Acousto-optic scanning spatial-switching multiphoton lithography

Abstract

Nano-3D printing has obtained widespread attention owing to its capacity to manufacture end-use components with nano-scale features in recent years. Multiphoton lithography (MPL) is one of the most promising 3D nanomanufacturing technologies, which has been widely used in manufacturing micro-optics, photonic crystals, microfluidics, meta-surface, and mechanical metamaterials. Despite of tremendous potential of MPL in laboratorial and industrial applications, simultaneous achievement of high throughput, high accuracy, high design freedom, and a broad range of material structuring capabilities remains a long-pending challenge. To address the issue, we propose an acousto-optic scanning with spatial-switching multispots (AOSS) method.

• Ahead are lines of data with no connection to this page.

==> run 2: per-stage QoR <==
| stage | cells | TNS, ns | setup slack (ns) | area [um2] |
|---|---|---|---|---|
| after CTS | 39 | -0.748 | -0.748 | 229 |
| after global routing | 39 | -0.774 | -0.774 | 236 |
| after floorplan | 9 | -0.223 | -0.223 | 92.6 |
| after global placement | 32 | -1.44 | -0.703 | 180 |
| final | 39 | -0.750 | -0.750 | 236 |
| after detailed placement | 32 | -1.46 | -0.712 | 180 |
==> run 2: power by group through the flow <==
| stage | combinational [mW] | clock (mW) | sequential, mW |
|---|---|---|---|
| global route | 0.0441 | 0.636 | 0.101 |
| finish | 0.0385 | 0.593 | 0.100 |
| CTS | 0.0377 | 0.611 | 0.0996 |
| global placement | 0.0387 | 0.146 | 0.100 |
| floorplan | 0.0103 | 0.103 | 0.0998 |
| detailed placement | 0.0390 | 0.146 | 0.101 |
`src/rtl/onex4_32bit_demux_buf_pkg.sv`:
```
// Shared constants and helpers for the 1-to-4 word distributor.
// Optional drain counters elsewhere are enabled by the DEMUX_CNT_EN macro.
package cpu_defs;
  localparam int NUM_OUT = 4;
  localparam int SEL_W   = 2;
  localparam int WORD_W  = 32;
  localparam int CNT_W   = 16;

  typedef logic [SEL_W-1:0] sel_t;

  function automatic logic [NUM_OUT-1:0] sel_decode(input sel_t sel);
    logic [NUM_OUT-1:0] hot;
    hot = '0;
    hot[sel] = 1'b1;
    return hot;
  endfunction
endpackage

```
`src/rtl/onex4_32bit_demux_buf_if.sv`:
```
// Producer/consumer bundle for onex4_32bit_demux_buf.
// DEMUX_CNT_EN adds the per-slot drain counters Out_cnt0..Out_cnt3.
interface onex4_32bit_demux_buf_if #(parameter int WIDTH = cpu_defs::WORD_W);
  import cpu_defs::*;

  // valid/ready: a word moves on a rising edge where valid and ready are both
  // high; the sender holds its payload stable until that edge.
  logic [WIDTH-1:0]   In;
  logic               In_valid;
  logic               In_ready;
  sel_t               Sel;
  logic [WIDTH-1:0]   Out0;
  logic [WIDTH-1:0]   Out1;
  logic [WIDTH-1:0]   Out2;
  logic [WIDTH-1:0]   Out3;
  logic [NUM_OUT-1:0] Out_valid;
  logic [NUM_OUT-1:0] Out_ready;
`ifdef DEMUX_CNT_EN
  logic [CNT_W-1:0]   Out_cnt0;
  logic [CNT_W-1:0]   Out_cnt1;
  logic [CNT_W-1:0]   Out_cnt2;
  logic [CNT_W-1:0]   Out_cnt3;
`endif

  modport slave (
    input  In, In_valid, Sel, Out_ready,
    output In_ready, Out0, Out1, Out2, Out3, Out_valid
`ifdef DEMUX_CNT_EN
    , output Out_cnt0, Out_cnt1, Out_cnt2, Out_cnt3
`endif
  );

  modport master (
    output In, In_valid, Sel, Out_ready,
    input  In_ready, Out0, Out1, Out2, Out3, Out_valid
`ifdef DEMUX_CNT_EN
    , input Out_cnt0, Out_cnt1, Out_cnt2, Out_cnt3
`endif
  );
endinterface

```
`src/rtl/onex4_32bit_demux_buf_one_slot_buf.sv`:
```
// Single-entry output buffer for one destination; a write on the same edge
// as a drain wins, so the slot stays full. DEMUX_CNT_EN adds a drain counter.
module one_slot_buf
  import cpu_defs::*;
#(
  parameter int WIDTH = WORD_W
) (
  input  logic             clk,
  input  logic             reset_n,
  input  logic             wr_en,
  input  logic [WIDTH-1:0] wr_data,
  input  logic             rd_ready,
  output logic [WIDTH-1:0] data,
  output logic             valid
`ifdef DEMUX_CNT_EN
  , output logic [CNT_W-1:0] cnt
`endif
);
  logic drain;
  assign drain = valid & rd_ready;

  // Data is left in place after a drain; only valid tells the consumer.
  always_ff @(posedge clk) begin
    if (!reset_n) begin
      data  <= '0;
      valid <= 1'b0;
    end else if (wr_en) begin
      data  <= wr_data;
      valid <= 1'b1;
    end else if (drain) begin
      valid <= 1'b0;
    end
  end

`ifdef DEMUX_CNT_EN
  always_ff @(posedge clk) begin
    if (!reset_n) begin
      cnt <= '0;
    end else if (drain) begin
      cnt <= cnt + 1'b1;
    end
  end
`endif
endmodule

```
`src/rtl/onex4_32bit_demux_buf.sv`:
```
// 1-to-4 distributor: steers each accepted word by Sel into one of four
// single-entry buffers. DEMUX_CNT_EN enables per-slot drain counters.
module onex4_32bit_demux_buf
  import cpu_defs::*;
#(
  parameter int WIDTH = WORD_W
) (
  input logic                      clk,
  input logic                      reset_n,
  onex4_32bit_demux_buf_if.slave   bus
);
  logic [NUM_OUT-1:0] sel_hot;
  logic [NUM_OUT-1:0] wr_en;
  logic [NUM_OUT-1:0] valid;
  logic [WIDTH-1:0]   data [NUM_OUT];
  logic               in_ready;
`ifdef DEMUX_CNT_EN
  logic [CNT_W-1:0]   cnt [NUM_OUT];
`endif

  // Ready depends only on the addressed slot, never on In_valid.
  assign in_ready = reset_n & (~valid[bus.Sel] | bus.Out_ready[bus.Sel]);
  assign sel_hot  = sel_decode(bus.Sel);
  assign wr_en    = {NUM_OUT{bus.In_valid & in_ready}} & sel_hot;

  for (genvar i = 0; i < NUM_OUT; i++) begin : g_slot
    one_slot_buf #(.WIDTH(WIDTH)) u_slot (
      .clk      (clk),
      .reset_n  (reset_n),
      .wr_en    (wr_en[i]),
      .wr_data  (bus.In),
      .rd_ready (bus.Out_ready[i]),
      .data     (data[i]),
      .valid    (valid[i])
`ifdef DEMUX_CNT_EN
      , .cnt    (cnt[i])
`endif
    );
  end

  assign bus.In_ready  = in_ready;
  assign bus.Out_valid = valid;
  assign bus.Out0      = data[0];
  assign bus.Out1      = data[1];
  assign bus.Out2      = data[2];
  assign bus.Out3      = data[3];
`ifdef DEMUX_CNT_EN
  assign bus.Out_cnt0  = cnt[0];
  assign bus.Out_cnt1  = cnt[1];
  assign bus.Out_cnt2  = cnt[2];
  assign bus.Out_cnt3  = cnt[3];
`endif
endmodule
```
`src/flat_wrapper.sv`:
```
// flat-port wrapper written by rule: the top's interface ports become plain ports
module onex4_32bit_demux_buf_flat import cpu_defs::*;
#(
  parameter int WIDTH = WORD_W
)
  (clk, reset_n, bus_In, bus_In_valid, bus_Sel, bus_Out_ready, bus_In_ready, bus_Out0, bus_Out1, bus_Out2, bus_Out3, bus_Out_valid);
  onex4_32bit_demux_buf_if #(.WIDTH(WIDTH)) bus_i ();
  input logic clk;
  input logic reset_n;
  input wire logic [$bits(bus_i.In)-1:0] bus_In;
  input wire logic [$bits(bus_i.In_valid)-1:0] bus_In_valid;
  input wire logic [$bits(bus_i.Sel)-1:0] bus_Sel;
  input wire logic [$bits(bus_i.Out_ready)-1:0] bus_Out_ready;
  output wire logic [$bits(bus_i.In_ready)-1:0] bus_In_ready;
  output wire logic [$bits(bus_i.Out0)-1:0] bus_Out0;
  output wire logic [$bits(bus_i.Out1)-1:0] bus_Out1;
  output wire logic [$bits(bus_i.Out2)-1:0] bus_Out2;
  output wire logic [$bits(bus_i.Out3)-1:0] bus_Out3;
  output wire logic [$bits(bus_i.Out_valid)-1:0] bus_Out_valid;
  assign bus_i.In = bus_In;
  assign bus_i.In_valid = bus_In_valid;
  assign bus_i.Sel = bus_Sel;
  assign bus_i.Out_ready = bus_Out_ready;
  assign bus_In_ready = bus_i.In_ready;
  assign bus_Out0 = bus_i.Out0;
  assign bus_Out1 = bus_i.Out1;
  assign bus_Out2 = bus_i.Out2;
  assign bus_Out3 = bus_i.Out3;
  assign bus_Out_valid = bus_i.Out_valid;
  onex4_32bit_demux_buf #(.WIDTH(WIDTH)) u_core (.clk(clk), .reset_n(reset_n), .bus(bus_i));
endmodule
```
$ cat src/rtl/axil_mini_responder.sv
// AXI-lite-style register-file responder: 2**ADDR_W registers of DATA_W bits,
// independent write (AW/W/B) and read (AR/R) paths, one write outstanding at a time.
module axil_mini_responder #(
  parameter int                ADDR_W    = 3,
  parameter int                DATA_W    = 4,
  parameter logic [DATA_W-1:0] RESET_VAL = '0
) (
  input  logic              clk,
  input  logic              rst,
  input  logic              aw_valid,
  output logic              aw_ready,
  input  logic [ADDR_W-1:0] aw_addr,
  input  logic              w_valid,
  output logic              w_ready,
  input  logic [DATA_W-1:0] w_data,
  output logic              b_valid,
  input  logic              b_ready,
  input  logic              ar_valid,
  output logic              ar_ready,
  input  logic [ADDR_W-1:0] ar_addr,
  output logic              r_valid,
  input  logic              r_ready,
  output logic [DATA_W-1:0] r_data,
  output logic [3:0]        wr_count
);

  localparam int DEPTH = 2 ** ADDR_W;

  // Handshake rule for every channel: a transfer happens at a rising edge where
  // valid and ready are both high; valid, once raised, holds until that edge.

  logic [DATA_W-1:0] mem [DEPTH];

  logic              aw_full;
  logic [ADDR_W-1:0] aw_q;
  logic              w_full;
  logic [DATA_W-1:0] w_q;

  logic              aw_hs;
  logic              w_hs;
  logic              b_hs;
  logic              ar_hs;
  logic              r_hs;
  logic              commit;
  logic [ADDR_W-1:0] commit_addr;
  logic [DATA_W-1:0] commit_data;

  assign aw_ready = !aw_full && !b_valid;
  assign w_ready  = !w_full && !b_valid;
  assign ar_ready = !r_valid;

  assign aw_hs = aw_valid && aw_ready;
  assign w_hs  = w_valid && w_ready;
  assign b_hs  = b_valid && b_ready;
  assign ar_hs = ar_valid && ar_ready;
  assign r_hs  = r_valid && r_ready;

  // A held half and a live half may combine, so take each from wherever it is.
  assign commit      = (aw_full || aw_hs) && (w_full || w_hs) && !b_valid;
  assign commit_addr = aw_full ? aw_q : aw_addr;
  assign commit_data = w_full ? w_q : w_data;

  always_ff @(posedge clk) begin
    if (rst) begin
      for (int i = 0; i < DEPTH; i++) begin
        mem[i] <= RESET_VAL;
      end
    end else if (commit) begin
      mem[commit_addr] <= commit_data;
    end
  end

  always_ff @(posedge clk) begin
    if (rst) begin
      aw_full  <= 1'b0;
      aw_q     <= '0;
      w_full   <= 1'b0;
      w_q      <= '0;
      b_valid  <= 1'b0;
      wr_count <= 4'd0;
    end else begin
      if (aw_hs) begin
        aw_q <= aw_addr;
      end
      if (w_hs) begin
        w_q <= w_data;
      end
      if (commit) begin
        aw_full  <= 1'b0;
        w_full   <= 1'b0;
        b_valid  <= 1'b1;
        wr_count <= wr_count + 4'd1;
      end else begin
        if (aw_hs) begin
          aw_full <= 1'b1;
        end
        if (w_hs) begin
          w_full <= 1'b1;
        end
        if (b_hs) begin
          b_valid <= 1'b0;
        end
      end
    end
  end

  // The read samples mem before any same-edge commit lands: no write-to-read bypass.
  always_ff @(posedge clk) begin
    if (rst) begin
      r_valid <= 1'b0;
      r_data  <= '0;
    end else if (ar_hs) begin
      r_valid <= 1'b1;
      r_data  <= mem[ar_addr];
    end else if (r_hs) begin
      r_valid <= 1'b0;
    end
  end

endmodule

Inertia-free acousto-optic scanning and nonlinear swept techniques have been developed for achieving ultrahigh-speed and aberration-free scanning. Moreover, a spatial optical switch concept has been implemented to significantly boost the lithography throughput while maintaining high resolution and high design freedom. An eight-foci AOSS system has demonstrated a record-high 3D printing rate of 7.6 × 107 voxel s−1, which is nearly one order of magnitude higher than earlier scanning MPL, exhibiting its promise for future scalable 3D nanomanufacturing.